1-5

「よし、こんなもんでどうかしら」


 模擬戦の組み合わせ発表から一日経って、俺は朝早くから従器調整室に出向いていた。


 校内における従器管理職員の一人、俺の従器の担当でもあるメル・ロータスさんから従器を受けとり、軽く状態の確認をする。


 従器は近接戦闘用の兵器でありながら、精密機械とそれを動かすバッテリーをも内蔵している。ゆえに、調整には専門の技術が必要であり、リニアス高等学園内にも複数の管理職員が配置されていた。


「フレクトくんの調整は、癖が無くて助かるわ。この時期は特に忙しいし」


 ロータスさんの呟きを聞きながら、従器を刀、槍、斧、あるいは球体や三角形など様々な形に変形させていく。


「ああ、だからって、手を抜いたりとかしてないから、安心してね」


 慌てたように取り繕う声も聞き流し、今度は棒状にした従器を縦横、斜めや円を描くようにと機動させる。


「ありがとうございます、完璧です」


「そう? そう言ってもらえると、私としては嬉しいけど」


 最後に硬化と強化、増大を軽く試し、従器を待機状態に戻す。


 現在、従器には、大きく分けて五つの機能があるとされている。


 変形、機動、増大、硬化、強化。


 基本的には文字通りで、変形は従器の形を変える機能、機動は外からの力に依らず従器自体が運動する機能、増大は一時的に従器の質量を増加させ、硬化は硬度を上げる、もしくは下げる。強化は少し特殊で、脳波や電気信号を通して、従器を扱う者の身体能力を上げる機能という事になる。

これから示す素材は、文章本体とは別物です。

--- src/itoa_pkg.sv ---
// Shared types, constants and helpers for the integer to ASCII radix converter.
// No dependencies; every other file of the block uses this package.
`default_nettype none

package itoa_pkg;

    localparam int unsigned WORD_BITS_DEFAULT = 32;

    localparam int unsigned RADIX_FIELD_W = 8;
    localparam int unsigned RADIX_W       = 5;
    localparam int unsigned DIGIT_W       = 4;
    localparam int unsigned CHAR_W        = 8;
    localparam int unsigned LEN_W         = 6;

    localparam logic [RADIX_FIELD_W-1:0] RADIX_MIN    = 8'd2;
    localparam logic [RADIX_FIELD_W-1:0] RADIX_MAX    = 8'd16;
    localparam logic [RADIX_FIELD_W-1:0] RADIX_SIGNED = 8'd10;

    localparam logic [CHAR_W-1:0] CHAR_MINUS = 8'h2d;
    localparam logic [CHAR_W-1:0] CHAR_NONE  = 8'h00;
    localparam logic [CHAR_W-1:0] CHAR_ZERO  = 8'h30;
    // 'a' minus ten, so that a digit of ten or more maps onto 'a'..'f'.
    localparam logic [CHAR_W-1:0] CHAR_ALPHA_BASE = 8'h57;
    localparam logic [DIGIT_W-1:0] DIGIT_TEN = 4'd10;

    typedef enum logic [2:0] {
        ST_IDLE,
        ST_BAD,
        ST_DIVIDE,
        ST_SIGN,
        ST_READ,
        ST_EMIT
    } itoa_state_t;

    typedef struct packed {
        logic start;
        logic resume;
    } div_cmd_t;

    typedef struct packed {
        logic                done;
        logic                quo_zero;
        logic [DIGIT_W-1:0]  digit;
    } div_stat_t;

    function automatic logic [CHAR_W-1:0] digit_char(input logic [DIGIT_W-1:0] d);
        logic [CHAR_W-1:0] wide;
        wide = {{(CHAR_W-DIGIT_W){1'b0}}, d};
        if (d < DIGIT_TEN)
            return CHAR_ZERO + wide;
        else
            return CHAR_ALPHA_BASE + wide;
    endfunction

endpackage

`default_nettype wire

--- src/itoa_in_if.sv ---
// Input channel of the converter: one beat carries a word, a radix and a mode.
// Depends on itoa_pkg for the default word width and the radix field width.
`default_nettype none

interface itoa_in_if #(
    parameter int unsigned WORD_BITS = itoa_pkg::WORD_BITS_DEFAULT
);
    logic                                  valid;
    logic                                  ready;
    logic                                  mode;
    logic [WORD_BITS-1:0]                  value;
    logic [itoa_pkg::RADIX_FIELD_W-1:0]    radix;

    modport source (output valid, mode, value, radix, input ready);
    modport sink   (input valid, mode, value, radix, output ready);
endinterface

`default_nettype wire

--- src/itoa_out_if.sv ---
// Output channel of the converter: one beat carries one ASCII character.
// Depends on itoa_pkg for the field widths.
`default_nettype none

interface itoa_out_if;
    logic                            valid;
    logic                            ready;
    logic [itoa_pkg::CHAR_W-1:0]     char_code;
    logic                            last;
    logic                            invalid;
    logic [itoa_pkg::LEN_W-1:0]      length;

    modport source (output valid, char_code, last, invalid, length, input ready);
    modport sink   (input valid, char_code, last, invalid, length, output ready);
endinterface

`default_nettype wire

--- src/integer_to_ascii_radix.sv ---
// Integer to ASCII converter, radix 2 to 16; top level with the control sequencer.
// Depends on itoa_pkg, itoa_in_if, itoa_out_if, itoa_divider and itoa_digit_store.
//
// word_ch takes one beat per conversion: mode, value and radix. char_ch returns one
// beat per character, most significant digit first, with last on the final one and
// the total length on every beat. A radix outside 2..16 returns a single beat with
// invalid and last set and no character. A minus sign leads only for signed mode in
// radix 10 with a negative word.
// Each digit comes from the bit-serial divider, which produces one quotient bit per
// cycle; each character is then read from the digit store and loaded into the
// output register, after the minus sign when there is one. An invalid radix goes
// straight to loading its single invalid beat.
// One word is converted at a time. word_ch.ready rises again as soon as the final
// beat sits in the output register, so the next word can enter while it waits.
// A stalled receiver holds the output register and the sequencer waits with it.
// Reset clears the sequencer and the output valid; the store needs no clearing.
`default_nettype none

module integer_to_ascii_radix #(
    parameter int unsigned WORD_BITS = itoa_pkg::WORD_BITS_DEFAULT
) (
    input  logic            clk,
    input  logic            rst_n,
    itoa_in_if.sink         word_ch,
    itoa_out_if.source      char_ch
);
    import itoa_pkg::*;

    localparam int unsigned AW    = $clog2(WORD_BITS);
    localparam int unsigned CNT_W = $clog2(WORD_BITS + 1);

    itoa_state_t state_reg;
    itoa_state_t state_next;

    logic                  neg_reg;
    logic [RADIX_W-1:0]    radix_reg;
    logic [CNT_W-1:0]      count_reg;
    logic [AW-1:0]         rd_ptr_reg;
    logic [LEN_W-1:0]      len_reg;

    logic                  out_valid_reg;
    logic [CHAR_W-1:0]     out_char_reg;
    logic                  out_last_reg;
    logic                  out_invalid_reg;
    logic [LEN_W-1:0]      out_len_reg;

    logic                  in_fire;
    logic                  radix_bad;
    logic                  is_neg;
    logic                  load_ok;
    logic [WORD_BITS-1:0]  dividend;
    logic [CNT_W-1:0]      count_plus;
    logic                  div_finish;

    div_cmd_t              div_cmd;
    div_stat_t             div_stat;

    logic                  st_we;
    logic                  st_re;
    logic [DIGIT_W-1:0]    st_rdata;

    logic                  ready_out;
    logic                  out_load;
    logic [CHAR_W-1:0]     char_sel;
    logic                  last_sel;
    logic                  invalid_sel;
    logic [LEN_W-1:0]      len_sel;

    assign in_fire    = word_ch.valid && word_ch.ready;
    assign radix_bad  = (word_ch.radix < RADIX_MIN) || (word_ch.radix > RADIX_MAX);
    assign is_neg     = word_ch.mode && (word_ch.radix == RADIX_SIGNED)
                        && word_ch.value[WORD_BITS-1];
    assign dividend   = is_neg ? (~word_ch.value + WORD_BITS'(1)) : word_ch.value;
    assign load_ok    = !out_valid_reg || char_ch.ready;
    assign count_plus = count_reg + CNT_W'(1);
    assign div_finish = (state_reg == ST_DIVIDE) && div_stat.done && div_stat.quo_zero;

    itoa_divider #(
        .WORD_BITS (WORD_BITS)
    ) u_divider (
        .clk      (clk),
        .rst_n    (rst_n),
        .cmd      (div_cmd),
        .dividend (dividend),
        .radix    (radix_reg),
        .stat     (div_stat)
    );

    itoa_digit_store #(
        .DEPTH (WORD_BITS)
    ) u_store (
        .clk   (clk),
        .we    (st_we),
        .waddr (count_reg[AW-1:0]),
        .wdata (div_stat.digit),
        .re    (st_re),
        .raddr (rd_ptr_reg),
        .rdata (st_rdata)
    );

    always_comb
    begin
        state_next = state_reg;
        unique case (state_reg)
            ST_IDLE:
            begin
                if (in_fire)
                    state_next = radix_bad ? ST_BAD : ST_DIVIDE;
            end
            ST_BAD:
            begin
                if (load_ok)
                    state_next = ST_IDLE;
            end
            ST_DIVIDE:
            begin
                if (div_finish)
                    state_next = neg_reg ? ST_SIGN : ST_READ;
            end
            ST_SIGN:
            begin
                if (load_ok)
                    state_next = ST_READ;
            end
            ST_READ:
            begin
                state_next = ST_EMIT;
            end
            ST_EMIT:
            begin
                if (load_ok)
                    state_next = (rd_ptr_reg == '0) ? ST_IDLE : ST_READ;
            end
            default:
            begin
                state_next = ST_IDLE;
            end
        endcase
    end

    always_comb
    begin
        ready_out      = 1'b0;
        div_cmd.start  = 1'b0;
        div_cmd.resume = 1'b0;
        st_we          = 1'b0;
        st_re          = 1'b0;
        out_load       = 1'b0;
        char_sel       = CHAR_NONE;
        last_sel       = 1'b0;
        invalid_sel    = 1'b0;
        len_sel        = len_reg;
        unique case (state_reg)
            ST_IDLE:
            begin
                ready_out     = 1'b1;
                div_cmd.start = word_ch.valid && !radix_bad;
            end
            ST_BAD:
            begin
                out_load    = load_ok;
                last_sel    = 1'b1;
                invalid_sel = 1'b1;
                len_sel     = '0;
            end
            ST_DIVIDE:
            begin
                st_we          = div_stat.done;
                div_cmd.resume = div_stat.done && !div_stat.quo_zero;
            end
            ST_SIGN:
            begin
                out_load = load_ok;
                char_sel = CHAR_MINUS;
            end
            ST_READ:
            begin
                st_re = 1'b1;
            end
            ST_EMIT:
            begin
                out_load = load_ok;
                char_sel = digit_char(st_rdata);
                last_sel = (rd_ptr_reg == '0);
            end
            default:
            begin
                ready_out = 1'b0;
            end
        endcase
    end

    always_ff @(posedge clk or negedge rst_n)
    begin
        if (!rst_n)
        begin
            state_reg     <= ST_IDLE;
            out_valid_reg <= 1'b0;
            count_reg     <= '0;
            rd_ptr_reg    <= '0;
        end
        else
        begin
            state_reg <= state_next;
            if (out_load)
                out_valid_reg <= 1'b1;
            else if (char_ch.ready)
                out_valid_reg <= 1'b0;

            if (div_cmd.start)
                count_reg <= '0;
            else if (st_we)
                count_reg <= count_plus;

            // The most significant digit sits at the last index written.
            if (div_finish)
                rd_ptr_reg <= count_reg[AW-1:0];
            else if ((state_reg == ST_EMIT) && load_ok && (rd_ptr_reg != '0))
                rd_ptr_reg <= rd_ptr_reg - AW'(1);
        end
    end

    always_ff @(posedge clk)
    begin
        if (in_fire)
        begin
            neg_reg   <= is_neg;
            radix_reg <= word_ch.radix[RADIX_W-1:0];
        end
        if (div_finish)
            len_reg <= LEN_W'(count_plus) + LEN_W'(neg_reg);
        if (out_load)
        begin
            out_char_reg    <= char_sel;
            out_last_reg    <= last_sel;
            out_invalid_reg <= invalid_sel;
            out_len_reg     <= len_sel;
        end
    end

    assign word_ch.ready     = ready_out;
    assign char_ch.valid     = out_valid_reg;
    assign char_ch.char_code = out_char_reg;
    assign char_ch.last      = out_last_reg;
    assign char_ch.invalid   = out_invalid_reg;
    assign char_ch.length    = out_len_reg;

`ifndef ASSERT_OFF
    a_invalid_shape: assert property (@(posedge clk) disable iff (!rst_n)
        (char_ch.valid && char_ch.invalid) |-> (char_ch.last && char_ch.length == '0))
        else $error("invalid beat without last or with a nonzero length");

    a_done_in_divide: assert property (@(posedge clk) disable iff (!rst_n)
        div_stat.done |-> (state_reg == ST_DIVIDE))
        else $error("divider finished a digit outside the divide phase");

    a_ptr_in_range: assert property (@(posedge clk) disable iff (!rst_n)
        (state_reg == ST_EMIT) |-> (CNT_W'(rd_ptr_reg) < count_reg))
        else $error("digit read pointer beyond the digits found");

    a_read_then_emit: assert property (@(posedge clk) disable iff (!rst_n)
        (state_reg == ST_READ) |=> (state_reg == ST_EMIT))
        else $error("store read not followed by a character load");
`endif

endmodule

`default_nettype wire

--- src/itoa_divider.sv ---
// Bit-serial restoring divider: one quotient bit per cycle, remainder is one digit.
// Depends on itoa_pkg for the command and status structs.
`default_nettype none

module itoa_divider #(
    parameter int unsigned WORD_BITS = itoa_pkg::WORD_BITS_DEFAULT
) (
    input  logic                          clk,
    input  logic                          rst_n,
    input  itoa_pkg::div_cmd_t            cmd,
    input  logic [WORD_BITS-1:0]          dividend,
    input  logic [itoa_pkg::RADIX_W-1:0]  radix,
    output itoa_pkg::div_stat_t           stat
);
    import itoa_pkg::*;

    localparam int unsigned CNT_W = $clog2(WORD_BITS);

    logic [WORD_BITS-1:0] quo_reg;
    logic [WORD_BITS-1:0] quo_next;
    logic [DIGIT_W-1:0]   rem_reg;
    logic [DIGIT_W-1:0]   rem_next;
    logic [CNT_W-1:0]     cnt_reg;
    logic                 busy_reg;
    logic                 done_reg;

    logic [RADIX_W-1:0]   trial;
    logic [RADIX_W-1:0]   diff;
    logic                 fits;
    logic                 cnt_last;
    logic                 launch;

    assign trial    = {rem_reg, quo_reg[WORD_BITS-1]};
    assign fits     = (trial >= radix);
    assign diff     = trial - radix;
    // The partial remainder always stays below the radix, so four bits hold it.
    assign rem_next = fits ? diff[DIGIT_W-1:0] : trial[DIGIT_W-1:0];
    assign quo_next = {quo_reg[WORD_BITS-2:0], fits};
    assign cnt_last = (cnt_reg == CNT_W'(WORD_BITS - 1));
    assign launch   = cmd.start || cmd.resume;

    always_ff @(posedge clk)
    begin
        if (cmd.start)
        begin
            quo_reg <= dividend;
            rem_reg <= '0;
        end
        else if (cmd.resume)
        begin
            rem_reg <= '0;
        end
        else if (busy_reg)
        begin
            quo_reg <= quo_next;
            rem_reg <= rem_next;
        end
    end

    always_ff @(posedge clk or negedge rst_n)
    begin
        if (!rst_n)
        begin
            cnt_reg  <= '0;
            busy_reg <= 1'b0;
            done_reg <= 1'b0;
        end
        else
        begin
            done_reg <= busy_reg && cnt_last && !launch;
            if (launch)
            begin
                cnt_reg  <= '0;
                busy_reg <= 1'b1;
            end
            else if (busy_reg)
            begin
                cnt_reg <= cnt_reg + CNT_W'(1);
                if (cnt_last)
                    busy_reg <= 1'b0;
            end
        end
    end

    assign stat.done     = done_reg;
    assign stat.quo_zero = (quo_reg == {WORD_BITS{1'b0}});
    assign stat.digit    = rem_reg;

endmodule

`default_nettype wire

--- src/itoa_digit_store.sv ---
// Digit store: one write port and one registered read port, four bits per entry.
// Depends on itoa_pkg for the digit width.
`default_nettype none

module itoa_digit_store #(
    parameter int unsigned DEPTH = itoa_pkg::WORD_BITS_DEFAULT
) (
    input  logic                          clk,
    input  logic                          we,
    input  logic [$clog2(DEPTH)-1:0]      waddr,
    input  logic [itoa_pkg::DIGIT_W-1:0]  wdata,
    input  logic                          re,
    input  logic [$clog2(DEPTH)-1:0]      raddr,
    output logic [itoa_pkg::DIGIT_W-1:0]  rdata
);
    import itoa_pkg::*;

    logic [DIGIT_W-1:0] mem [DEPTH];
    logic [DIGIT_W-1:0] rdata_reg;

    always_ff @(posedge clk)
    begin
        if (we)
            mem[waddr] <= wdata;
    end

    always_ff @(posedge clk)
    begin
        if (re)
            rdata_reg <= mem[raddr];
    end

    assign rdata = rdata_reg;

endmodule

`default_nettype wire

--- src/flat_wrapper.sv ---
// flat-port wrapper written by rule: the top's interface ports become plain ports
module integer_to_ascii_radix_flat import itoa_pkg::*;
#(
    parameter int unsigned WORD_BITS = itoa_pkg::WORD_BITS_DEFAULT
)
  (clk, rst_n, word_ch_valid, word_ch_mode, word_ch_value, word_ch_radix, word_ch_ready, char_ch_valid, char_ch_char_code, char_ch_last, char_ch_invalid, char_ch_length, char_ch_ready);
  itoa_in_if #(.WORD_BITS(WORD_BITS)) word_ch_i ();
  itoa_out_if char_ch_i ();
  input  logic clk;
  input  logic rst_n;
  input wire logic [$bits(word_ch_i.valid)-1:0] word_ch_valid;
  input wire logic [$bits(word_ch_i.mode)-1:0] word_ch_mode;
  input wire logic [$bits(word_ch_i.value)-1:0] word_ch_value;
  input wire logic [$bits(word_ch_i.radix)-1:0] word_ch_radix;
  output wire logic [$bits(word_ch_i.ready)-1:0] word_ch_ready;
  output wire logic [$bits(char_ch_i.valid)-1:0] char_ch_valid;
  output wire logic [$bits(char_ch_i.char_code)-1:0] char_ch_char_code;
  output wire logic [$bits(char_ch_i.last)-1:0] char_ch_last;
  output wire logic [$bits(char_ch_i.invalid)-1:0] char_ch_invalid;
  output wire logic [$bits(char_ch_i.length)-1:0] char_ch_length;
  input wire logic [$bits(char_ch_i.ready)-1:0] char_ch_ready;
  assign word_ch_i.valid = word_ch_valid;
  assign word_ch_i.mode = word_ch_mode;
  assign word_ch_i.value = word_ch_value;
  assign word_ch_i.radix = word_ch_radix;
  assign word_ch_ready = word_ch_i.ready;
  assign char_ch_valid = char_ch_i.valid;
  assign char_ch_char_code = char_ch_i.char_code;
  assign char_ch_last = char_ch_i.last;
  assign char_ch_invalid = char_ch_i.invalid;
  assign char_ch_length = char_ch_i.length;
  assign char_ch_i.ready = char_ch_ready;
  integer_to_ascii_radix #(.WORD_BITS(WORD_BITS)) u_core (.clk(clk), .rst_n(rst_n), .word_ch(word_ch_i), .char_ch(char_ch_i));
endmodule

「模擬戦、明日だったわよね。学校の職員がこんな事言うのはダメかもしれないけど、私はフレクトくんを応援してるから」


「まぁ、ロータスさんはヒースの担当では無いですしね」


「た、担当の子みんなに言ってるわけじゃないのよ」


 慌てて腕を振るロータスさんに頭を下げ、調整室を出る。


「あっ……シモン」


「アリス、か」


 しかし、ちょうど扉を開けたところで、見知った少女の顔が目に飛び込んできた。


「盗み聞きとは趣味の悪い」


「弱者は勝つためなら手段を選ばないのだ」


 俺の批判をものともせず、アリス・トレドは鼠のようにそそくさと調整室に入ると、中から鍵を掛けてしまった。


「弱者、ねぇ」


 アリスは暫定順位十三位の、学年でも上位の実力者だ。すぐにではないだろうが、更に上位である俺との模擬戦を今から見据えているのだろうか。


「あいつは……」


 少しばかり言いかけた言葉は、寸前で止めた。